**src/looper_pkg.sv**
```systemverilog
`default_nettype none

package looper_pkg;

	// ==========================================================
	// Widths
	// ==========================================================

	// Warp offsets, range extents and tensor boundaries
	localparam int WBW = 8;

	// Lane addresses, linear base and row stride
	localparam int ABW = 16;

	// ==========================================================
	// Vector shape
	// ==========================================================

	// Lanes per output vector
	// One warp covers VSIZE consecutive columns
	localparam int VSIZE = 4;

	// ==========================================================
	// Producer FSM
	// ==========================================================

	// ST_IDLE waits for a command, ST_RUN walks the warp range
	typedef enum logic {
		ST_IDLE = 1'b0,
		ST_RUN  = 1'b1
	} stepper_state_e;

endpackage

`default_nettype wire

```
**src/accum_warp_looper.sv**
```systemverilog
`default_nettype none
`timescale 1ns/10ps

module accum_warp_looper #(
	parameter int FIFO_DEPTH = 4
) (
	input  logic                                         i_clk,
	input  logic                                         i_arst_n,
	// Command
	input  logic                                         i_cmd_rdy,
	output logic                                         o_cmd_ack,
	input  logic [looper_pkg::WBW-1:0]                   i_bofs_x,
	input  logic [looper_pkg::WBW-1:0]                   i_bofs_y,
	input  logic [looper_pkg::WBW-1:0]                   i_abeg_x,
	input  logic [looper_pkg::WBW-1:0]                   i_abeg_y,
	input  logic [looper_pkg::WBW-1:0]                   i_aend_x,
	input  logic [looper_pkg::WBW-1:0]                   i_aend_y,
	// Configuration, held while a command is in flight
	input  logic [looper_pkg::ABW-1:0]                   i_linear,
	input  logic [looper_pkg::ABW-1:0]                   i_row_stride,
	input  logic [looper_pkg::WBW-1:0]                   i_bound_x,
	input  logic [looper_pkg::WBW-1:0]                   i_bound_y,
	// Address vectors
	output logic                                         o_addr_rdy,
	input  logic                                         i_addr_ack,
	output logic [looper_pkg::VSIZE*looper_pkg::ABW-1:0] o_address,
	output logic [looper_pkg::VSIZE-1:0]                 o_valid,
	output logic                                         o_retire
);

	// Producer to FIFO
	logic                       push_rdy;
	logic                       push_ack;
	logic [looper_pkg::WBW-1:0] push_gy;
	logic [looper_pkg::WBW+1:0] push_gx;
	logic                       push_last;

	// FIFO to consumer
	logic                       pop_rdy;
	logic                       pop_ack;
	logic [looper_pkg::WBW-1:0] pop_gy;
	logic [looper_pkg::WBW+1:0] pop_gx;
	logic                       pop_last;

	// ==========================================================
	// Stages
	// ==========================================================

	offset_stepper u_stepper (
		.i_clk(i_clk), .i_arst_n(i_arst_n),
		.i_cmd_rdy(i_cmd_rdy), .o_cmd_ack(o_cmd_ack),
		.i_bofs_x(i_bofs_x), .i_bofs_y(i_bofs_y),
		.i_abeg_x(i_abeg_x), .i_abeg_y(i_abeg_y),
		.i_aend_x(i_aend_x), .i_aend_y(i_aend_y),
		.o_push_rdy(push_rdy), .i_push_ack(push_ack),
		.o_push_gy(push_gy), .o_push_gx(push_gx), .o_push_last(push_last)
	);

	stage_fifo #(.DEPTH(FIFO_DEPTH)) u_fifo (
		.i_clk(i_clk), .i_arst_n(i_arst_n),
		.i_push_rdy(push_rdy), .o_push_ack(push_ack),
		.i_push_gy(push_gy), .i_push_gx(push_gx), .i_push_last(push_last),
		.o_pop_rdy(pop_rdy), .i_pop_ack(pop_ack),
		.o_pop_gy(pop_gy), .o_pop_gx(pop_gx), .o_pop_last(pop_last)
	);

	address_vectorizer u_vectorizer (
		.i_clk(i_clk), .i_arst_n(i_arst_n),
		.i_pop_rdy(pop_rdy), .o_pop_ack(pop_ack),
		.i_gy(pop_gy), .i_gx(pop_gx), .i_last(pop_last),
		.i_linear(i_linear), .i_row_stride(i_row_stride),
		.i_bound_x(i_bound_x), .i_bound_y(i_bound_y),
		.o_addr_rdy(o_addr_rdy), .i_addr_ack(i_addr_ack),
		.o_address(o_address), .o_valid(o_valid), .o_retire(o_retire)
	);

endmodule

`default_nettype wire

```
**src/address_vectorizer.sv**
```systemverilog
`default_nettype none
`timescale 1ns/10ps

module address_vectorizer (
	input  logic                                         i_clk,
	input  logic                                         i_arst_n,
	input  logic                                         i_pop_rdy,
	output logic                                         o_pop_ack,
	input  logic [looper_pkg::WBW-1:0]                   i_gy,
	input  logic [looper_pkg::WBW+1:0]                   i_gx,
	input  logic                                         i_last,
	input  logic [looper_pkg::ABW-1:0]                   i_linear,
	input  logic [looper_pkg::ABW-1:0]                   i_row_stride,
	input  logic [looper_pkg::WBW-1:0]                   i_bound_x,
	input  logic [looper_pkg::WBW-1:0]                   i_bound_y,
	output logic                                         o_addr_rdy,
	input  logic                                         i_addr_ack,
	output logic [looper_pkg::VSIZE*looper_pkg::ABW-1:0] o_address,
	output logic [looper_pkg::VSIZE-1:0]                 o_valid,
	output logic                                         o_retire
);

	localparam int AW = looper_pkg::ABW;
	localparam int XW = looper_pkg::WBW + 2;
	localparam int VS = looper_pkg::VSIZE;

	logic [AW-1:0]    row_base;
	logic [AW-1:0]    col_base;
	logic [XW-1:0]    lane_x [VS];
	logic [VS*AW-1:0] lane_addr;
	logic [VS-1:0]    lane_valid;
	logic             row_in;
	logic             load;

	// ==========================================================
	// Lane expansion
	// ==========================================================

	// Row base by multiply-add, wraps at ABW bits
	assign row_base = i_linear + AW'(i_gy) * i_row_stride;
	assign col_base = row_base + AW'(i_gx);
	assign row_in   = (i_gy < i_bound_y);

	always_comb begin
		for (int k = 0; k < VS; k++) begin
			lane_x[k]               = i_gx + XW'(k);
			lane_addr[k*AW +: AW]   = col_base + AW'(k);
			// Column check at WBW+2 bits, no wrap for the offsets in use
			lane_valid[k]           = row_in && (lane_x[k] < XW'(i_bound_x));
		end
	end

	// ==========================================================
	// Output register
	// ==========================================================

	// Pop when empty or when the held vector leaves this cycle
	assign o_pop_ack = i_pop_rdy && (!o_addr_rdy || i_addr_ack);
	assign load      = o_pop_ack;

	always_ff @(posedge i_clk or negedge i_arst_n) begin
		if (!i_arst_n) begin
			o_addr_rdy <= 1'b0;
			o_retire   <= 1'b0;
		end else if (load) begin
			o_addr_rdy <= 1'b1;
			o_retire   <= i_last;
		end else if (i_addr_ack) begin
			o_addr_rdy <= 1'b0;
		end
	end

	always_ff @(posedge i_clk) begin
		if (load) begin
			o_address <= lane_addr;
			o_valid   <= lane_valid;
		end
	end

	a_hold_stable: assert property (
		@(posedge i_clk) disable iff (!i_arst_n)
		(o_addr_rdy && !i_addr_ack) |=>
			(o_addr_rdy && $stable(o_address) && $stable(o_valid) && $stable(o_retire))
	) else $error("address_vectorizer: output changed while waiting for ack");

endmodule

`default_nettype wire

```
**src/offset_stepper.sv**
```systemverilog
`default_nettype none
`timescale 1ns/10ps

module offset_stepper (
	input  logic                       i_clk,
	input  logic                       i_arst_n,
	input  logic                       i_cmd_rdy,
	output logic                       o_cmd_ack,
	input  logic [looper_pkg::WBW-1:0] i_bofs_x,
	input  logic [looper_pkg::WBW-1:0] i_bofs_y,
	input  logic [looper_pkg::WBW-1:0] i_abeg_x,
	input  logic [looper_pkg::WBW-1:0] i_abeg_y,
	input  logic [looper_pkg::WBW-1:0] i_aend_x,
	input  logic [looper_pkg::WBW-1:0] i_aend_y,
	output logic                       o_push_rdy,
	input  logic                       i_push_ack,
	output logic [looper_pkg::WBW-1:0] o_push_gy,
	output logic [looper_pkg::WBW+1:0] o_push_gx,
	output logic                       o_push_last
);

	localparam int XW = looper_pkg::WBW + 2;

	looper_pkg::stepper_state_e state;

	// Latched command, abeg_y is only needed at the start
	logic [looper_pkg::WBW-1:0] bofs_x_r;
	logic [looper_pkg::WBW-1:0] bofs_y_r;
	logic [looper_pkg::WBW-1:0] abeg_x_r;
	logic [looper_pkg::WBW-1:0] aend_x_r;
	logic [looper_pkg::WBW-1:0] aend_y_r;

	// Warp offset counters
	logic [looper_pkg::WBW-1:0] ax;
	logic [looper_pkg::WBW-1:0] ay;

	logic [looper_pkg::WBW-1:0] ax_last;
	logic [looper_pkg::WBW-1:0] ay_last;
	logic                       cmd_empty;
	logic                       push_fire;
	logic                       row_end;

	// ==========================================================
	// Handshakes and item fields
	// ==========================================================

	// Empty range is acked and skipped
	assign cmd_empty = (i_aend_x <= i_abeg_x) || (i_aend_y <= i_abeg_y);
	assign o_cmd_ack = i_cmd_rdy && (state == looper_pkg::ST_IDLE);

	assign ax_last = aend_x_r - 1'b1;
	assign ay_last = aend_y_r - 1'b1;
	assign row_end = (ax == ax_last);

	assign o_push_rdy = (state == looper_pkg::ST_RUN);
	assign push_fire  = o_push_rdy && i_push_ack;

	assign o_push_last = row_end && (ay == ay_last);
	assign o_push_gy   = bofs_y_r + ay;
	// Each warp spans VSIZE columns
	assign o_push_gx   = XW'(bofs_x_r) + XW'(ax) * XW'(looper_pkg::VSIZE);

	// ==========================================================
	// FSM and counters
	// ==========================================================

	always_ff @(posedge i_clk or negedge i_arst_n) begin
		if (!i_arst_n) begin
			state <= looper_pkg::ST_IDLE;
			ax    <= '0;
			ay    <= '0;
		end else begin
			case (state)
				looper_pkg::ST_IDLE: begin
					if (o_cmd_ack && !cmd_empty) begin
						state <= looper_pkg::ST_RUN;
						ax    <= i_abeg_x;
						ay    <= i_abeg_y;
					end
				end
				looper_pkg::ST_RUN: begin
					if (push_fire) begin
						if (o_push_last) begin
							state <= looper_pkg::ST_IDLE;
						end else if (row_end) begin
							ax <= abeg_x_r;
							ay <= ay + 1'b1;
						end else begin
							ax <= ax + 1'b1;
						end
					end
				end
				default: state <= looper_pkg::ST_IDLE;
			endcase
		end
	end

	// Command latch
	always_ff @(posedge i_clk) begin
		if (o_cmd_ack) begin
			bofs_x_r <= i_bofs_x;
			bofs_y_r <= i_bofs_y;
			abeg_x_r <= i_abeg_x;
			aend_x_r <= i_aend_x;
			aend_y_r <= i_aend_y;
		end
	end

	a_ax_in_range: assert property (
		@(posedge i_clk) disable iff (!i_arst_n)
		(state == looper_pkg::ST_RUN) |-> (ax < aend_x_r)
	) else $error("offset_stepper: ax %0h not below aend_x %0h", ax, aend_x_r);

endmodule

`default_nettype wire

```
**src/stage_fifo.sv**
```systemverilog
`default_nettype none
`timescale 1ns/10ps

module stage_fifo #(
	parameter int DEPTH = 4
) (
	input  logic                       i_clk,
	input  logic                       i_arst_n,
	input  logic                       i_push_rdy,
	output logic                       o_push_ack,
	input  logic [looper_pkg::WBW-1:0] i_push_gy,
	input  logic [looper_pkg::WBW+1:0] i_push_gx,
	input  logic                       i_push_last,
	output logic                       o_pop_rdy,
	input  logic                       i_pop_ack,
	output logic [looper_pkg::WBW-1:0] o_pop_gy,
	output logic [looper_pkg::WBW+1:0] o_pop_gx,
	output logic                       o_pop_last
);

	localparam int XW    = looper_pkg::WBW + 2;
	localparam int PTR_W = $clog2(DEPTH);
	localparam int CNT_W = $clog2(DEPTH + 1);

	// Item storage
	logic [looper_pkg::WBW-1:0] mem_gy [DEPTH];
	logic [XW-1:0]              mem_gx [DEPTH];
	logic [DEPTH-1:0]           mem_last;

	logic [PTR_W-1:0] wr_ptr;
	logic [PTR_W-1:0] rd_ptr;
	logic [CNT_W-1:0] count;
	logic             push;
	logic             pop;

	// ==========================================================
	// Handshakes
	// ==========================================================

	assign o_push_ack = (count != CNT_W'(DEPTH));
	assign o_pop_rdy  = (count != '0);
	assign push       = i_push_rdy && o_push_ack;
	assign pop        = o_pop_rdy && i_pop_ack;

	// Head of the queue is always presented
	assign o_pop_gy   = mem_gy[rd_ptr];
	assign o_pop_gx   = mem_gx[rd_ptr];
	assign o_pop_last = mem_last[rd_ptr];

	// ==========================================================
	// Storage and pointers
	// ==========================================================

	always_ff @(posedge i_clk) begin
		if (push) begin
			mem_gy[wr_ptr]   <= i_push_gy;
			mem_gx[wr_ptr]   <= i_push_gx;
			mem_last[wr_ptr] <= i_push_last;
		end
	end

	// Pointers wrap at DEPTH, which need not be a power of two
	always_ff @(posedge i_clk or negedge i_arst_n) begin
		if (!i_arst_n) begin
			wr_ptr <= '0;
			rd_ptr <= '0;
			count  <= '0;
		end else begin
			if (push) begin
				wr_ptr <= (wr_ptr == PTR_W'(DEPTH - 1)) ? '0 : wr_ptr + 1'b1;
			end
			if (pop) begin
				rd_ptr <= (rd_ptr == PTR_W'(DEPTH - 1)) ? '0 : rd_ptr + 1'b1;
			end
			case ({push, pop})
				2'b10:   count <= count + 1'b1;
				2'b01:   count <= count - 1'b1;
				default: count <= count;
			endcase
		end
	end

	a_count_bound: assert property (
		@(posedge i_clk) disable iff (!i_arst_n)
		count <= CNT_W'(DEPTH)
	) else $error("stage_fifo: count %0d above depth %0d", count, DEPTH);

endmodule

`default_nettype wire

```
◇ ◇ ◇ ◇ ◇
== Aim of the exercise ==
Line count for the word "offsets": state how many lines of the listing hold it, and give only that number.

== Result of the exercise ==
2